§ **TASK STATEMENT**
I'd like an exact copy of every line from the start of the entries below through the line containing "EXP : IDLE;", please.
————————
## 06-01
==> flow/design.v <==
module softmax_4 (
    input wire clk,
    input wire reset,
    input wire start,
    input wire [15:0] in0, in1, in2, in3,     
    output reg [7:0] out0, out1, out2, out3, 
    output reg done
);
    parameter IDLE = 2'd0, EXP = 2'd1, DIVIDE = 2'd2, DONE = 2'd3;
    reg [1:0] state;
    reg [15:0] exp0, exp1, exp2, exp3;
    wire [17:0] sum_exp;
    reg [7:0] result0, result1, result2, result3;
    always @(posedge clk or posedge reset) begin
        if (reset)
            state <= IDLE;
        else begin
            case (state)
                IDLE:    state <= (start) ? EXP : IDLE;
                EXP:     state <= DIVIDE;
                DIVIDE:  state <= DONE;
                DONE:    state <= IDLE;
                default: state <= IDLE;
            endcase
        end
    end
    wire [31:0] x_sq0, x_sq1, x_sq2, x_sq3;
    assign x_sq0 = in0 * in0;
    assign x_sq1 = in1 * in1;
    assign x_sq2 = in2 * in2;
    assign x_sq3 = in3 * in3;
    assign sum_exp = exp0 + exp1 + exp2 + exp3;
    always @(posedge clk) begin
        if (reset) begin
            exp0 <= 0; exp1 <= 0; exp2 <= 0; exp3 <= 0;
            done <= 0;
        end else begin
            case (state)
                EXP: begin
                    exp0 <= 16'd256 + in0 + (x_sq0 >> 9);
                    exp1 <= 16'd256 + in1 + (x_sq1 >> 9);
                    exp2 <= 16'd256 + in2 + (x_sq2 >> 9);
                    exp3 <= 16'd256 + in3 + (x_sq3 >> 9);
                end
                DIVIDE: begin
                    if (sum_exp != 0) begin
                        result0 <= ({8'd0, exp0} * 24'd255) / sum_exp;
                        result1 <= ({8'd0, exp1} * 24'd255) / sum_exp;
                        result2 <= ({8'd0, exp2} * 24'd255) / sum_exp;
                        result3 <= ({8'd0, exp3} * 24'd255) / sum_exp;
                    end else begin
                        result0 <= 0;
                        result1 <= 0;
                        result2 <= 0;
                        result3 <= 0;
                    end
                end
                DONE: begin
                    out0 <= result0;
                    out1 <= result1;
                    out2 <= result2;
                    out3 <= result3;
                    done <= 1;
                end
                default: begin
                    done <= 0;
                end
            endcase
        end
    end
endmodule
clock: 73.5 ns
lec_check: 0
cap_margin: 25
cell_pad_in_sites_global_placement: 1
core_aspect_ratio: 1.8
core_margin: 6
core_utilization: 57
cts_cluster_diameter: 397
cts_cluster_size: 100
gpl_timing_driven: 1
max_routing_layer: met4
min_routing_layer: met1
place_density_lb_addon: 0.29
slew_margin: 5
tns_end_percent: 10
run.sh (not shown) runs the stock make flow with config.mk's settings and CLKGATE_MAP_FILE=.
06-01: flow completed, timing, DRC and antenna clean
Modified inputs, 05-12 compared to 06-01
Settings: a deleted CTS_CLUSTER_DIAMETER that had been 397; a deleted CORE_ASPECT_RATIO that had been 1.8; a deleted MIN_ROUTING_LAYER that had been met1; a change of CAP_MARGIN from 25 to 20; a change of SLEW_MARGIN from 5 to 20; a deleted CELL_PAD_IN_SITES_GLOBAL_PLACEMENT that had been 1; a deleted GPL_TIMING_DRIVEN that had been 1; a change of CORE_MARGIN from 6 to 2; a deleted MAX_ROUTING_LAYER that had been met4; a deleted CTS_CLUSTER_SIZE that had been 100; a deleted PLACE_DENSITY_LB_ADDON that had been 0.29; a deleted TNS_END_PERCENT that had been 10; a change of the clock period (ns, I/O delays scaled along) from 73.5 to 48.8.
Results
The final report for 05-12 shows a completed flow and a layout that fails verification, specifically negative setup slack.
Comparing 06-01 and 05-12, the higher met2 demand-to-capacity share in global routing was measured on 05-12.
Proportion of synthesized flip-flops having asynchronous set or reset: 06-01 vs 05-12 identical
Final cell area: 05-12 above 06-01
Wire length deteriorates in 05-12 relative to 06-01.
Comparing time the worst path needs with I/O delays and setup for 06-01 and 05-12, the smaller number came from 05-12.
Diff 06-01 -> 05-12 | worst IR drop on VDD | increase of about 80%
On worst slew slack as a fraction of its limit: 05-12 sits below 06-01.
The count of multi-input gates of 06-01 and that of 05-12 are within noise of each other.
Looking at 06-01 and 05-12, the fraction of area in clock buffers and inverters is a wash.
Cmp 06-01 and 05-12 / layout-stage area growth over the synthesis result / lower: 06-01

## build 94
Starts from the design.v that is shown in full above.
clock: 49.7 ns
lec_check: 0
cap_margin: 30
cell_pad_in_sites_detail_placement: 2
cell_pad_in_sites_global_placement: 1
core_margin: 2
core_utilization: 40
cts_cluster_diameter: 390
gpl_routability_driven: 0
max_routing_layer: met4
place_density: 0.48
slew_margin: 0
Stage in which a tool error killed build 94: 3_5_place_dp.
The following lists how build 17 was set up differently from build 94:
- removing MAX_ROUTING_LAYER (formerly met4)
- removing CELL_PAD_IN_SITES_GLOBAL_PLACEMENT (formerly 1)
- changing CAP_MARGIN from 30 to 20
- removing CTS_CLUSTER_DIAMETER (formerly 390)
- removing GPL_ROUTABILITY_DRIVEN (formerly 0)
- changing SLEW_MARGIN from 0 to 20
- changing CORE_UTILIZATION from 40 to 52
- removing CELL_PAD_IN_SITES_DETAIL_PLACEMENT (formerly 2)
- removing PLACE_DENSITY (formerly 0.48)
- changing the clock period (ns, I/O delays scaled along) from 49.7 to 55.4
- The final layout from build 17, which completed every stage, passed the timing, DRC and antenna checks at the end of the flow.
- Sort build 94 and build 17 by area of the core region, descending, and build 94 comes first.
- Cmp build 17 vs build 94: die outline width lower in build 17
- Diff build 17..build 94 | total cells reported by yosys after synthesis | negligible
- Between build 94 and build 17, overall chip area is higher for build 94, build 17 comes in under that.
- Count of cell types in the netlist of build 94 is on par with build 17.
- Build 94 and build 17 ended up with nearly the same register bit count reported by yosys.
#### Input delta (build 69 over build 17)
- swapping 52 for 70 in CORE_UTILIZATION
- swapping 55.4 for 46.3 in the clock period (ns, I/O delays scaled along)
### Flow results
- Stage in which a tool error killed build 69: 4_1_cts.
- Die area ends up lower on build 69.
- Core utilization before placement sits higher in build 69 than in build 17.
- [compare] base=build 17 new=build 69: synthesized cell count barely changed; post-placement setup slack dropped 8260 ps.
- Number of placed instances with taps included was lower in build 17 than in build 69.
- Per the comparison of build 69 with build 17, simple-gate share of the synthesized area flat; AND-OR/OR-AND share of the synthesized area roughly the same; vertical die dimension dropped about 14%; count of library flops with an enable pin was more or less identical; post-synth area from yosys stat saw little to no change.
- Estimated wirelength of the detail-placed design: build 69 > build 17
Input changes introduced in build 87 (baseline for comparison: build 69):
- swapping 70 for 40 in CORE_UTILIZATION
- swapping 46.3 for 57.9 in the clock period (ns, I/O delays scaled along)
--- outcome ---
Build 87: all stages complete, timing, DRC and antenna checks passed
As far as synthesized cell count goes, build 87 and build 69 are indistinguishable; the numbers are identical.
Share of the core filled by cells before placement: build 87 < build 69
Going from build 69 to build 87, synthesized netlist net count saw little to no change; cell total after placement moved down; full die area +74%; weighted congestion reported at the end of routability-driven placement shrank by about 7.5%; worst slack at placement higher.
Build 87 reports a higher die span in x than build 69 does.
Relative to build 87, the following input files were edited for build 53:
- setting CTS_CLUSTER_SIZE to 36 for the first time
- changing CORE_UTILIZATION from 40 to 70
- changing the clock period (ns, I/O delays scaled along) from 57.9 to 17.0
[summary]
- In the summary table, build 53 is marked failed, with error DPL-0033 raised in 4_1_cts.
- Number of standard-cell rows in the floorplan of build 53 falls short of that of build 87 by more than 10%.
- Compared to build 87, build 53 has share of the core filled by cells before placement 30 points higher.
- The lower setup slack after placement of build 53 and build 87 is in build 53.
- Row standard cell area after detailed placement: build 53 higher / build 87 lower
- When the final numbers for build 53 and build 87 were put side by side, the die area turned out to be smaller in build 53.
- | area of the core region | lower: build 53 |
- Compared with build 87, in build 53 post-synthesis chip area from yosys about even, half-perimeter wire length of the detailed placement result now larger.

Starts from the design.v that is shown in full above.
export LEC_CHECK = 0
export CAP_MARGIN = 20
export CORE_MARGIN = 2
export CORE_UTILIZATION = 40
export CTS_CLUSTER_DIAMETER = 223
export CTS_CLUSTER_SIZE = 98
export PLACE_DENSITY_LB_ADDON = 0.06
export SLEW_MARGIN = 40
export TNS_END_PERCENT = 20
create_clock -name core_clock -period 60.0 [get_ports {clk}]
Rerun with:
Settings changed: CORE_UTILIZATION 40 to 57, CTS_CLUSTER_DIAMETER 223 to unset, CTS_CLUSTER_SIZE 98 to unset, PLACE_DENSITY_LB_ADDON 0.06 to unset, SLEW_MARGIN 40 to 20, TNS_END_PERCENT 20 to unset.
Clock period 60.0 ns to 49.1 ns, I/O delays scaled along.
The changed run finished with setup timing left.
Setup slack loses 7.5 ns.
Hold slack gets better by 0.040 ns.
Die size came out lower by a quarter to a third.
Clock power grows by about a fifth.
Total power increases by well over a third.
Final cell count came out higher by roughly a tenth.
Synthesized cell count does not change.
Core utilization goes up by 35 points.
Global-route usage rises by 13 points.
————————
§ **EXERCISE RESULT**
## 06-01
==> flow/design.v <==
module softmax_4 (
    input wire clk,
    input wire reset,
    input wire start,
    input wire [15:0] in0, in1, in2, in3,     
    output reg [7:0] out0, out1, out2, out3, 
    output reg done
);
    parameter IDLE = 2'd0, EXP = 2'd1, DIVIDE = 2'd2, DONE = 2'd3;
    reg [1:0] state;
    reg [15:0] exp0, exp1, exp2, exp3;
    wire [17:0] sum_exp;
    reg [7:0] result0, result1, result2, result3;
    always @(posedge clk or posedge reset) begin
        if (reset)
            state <= IDLE;
        else begin
            case (state)
                IDLE:    state <= (start) ? EXP : IDLE;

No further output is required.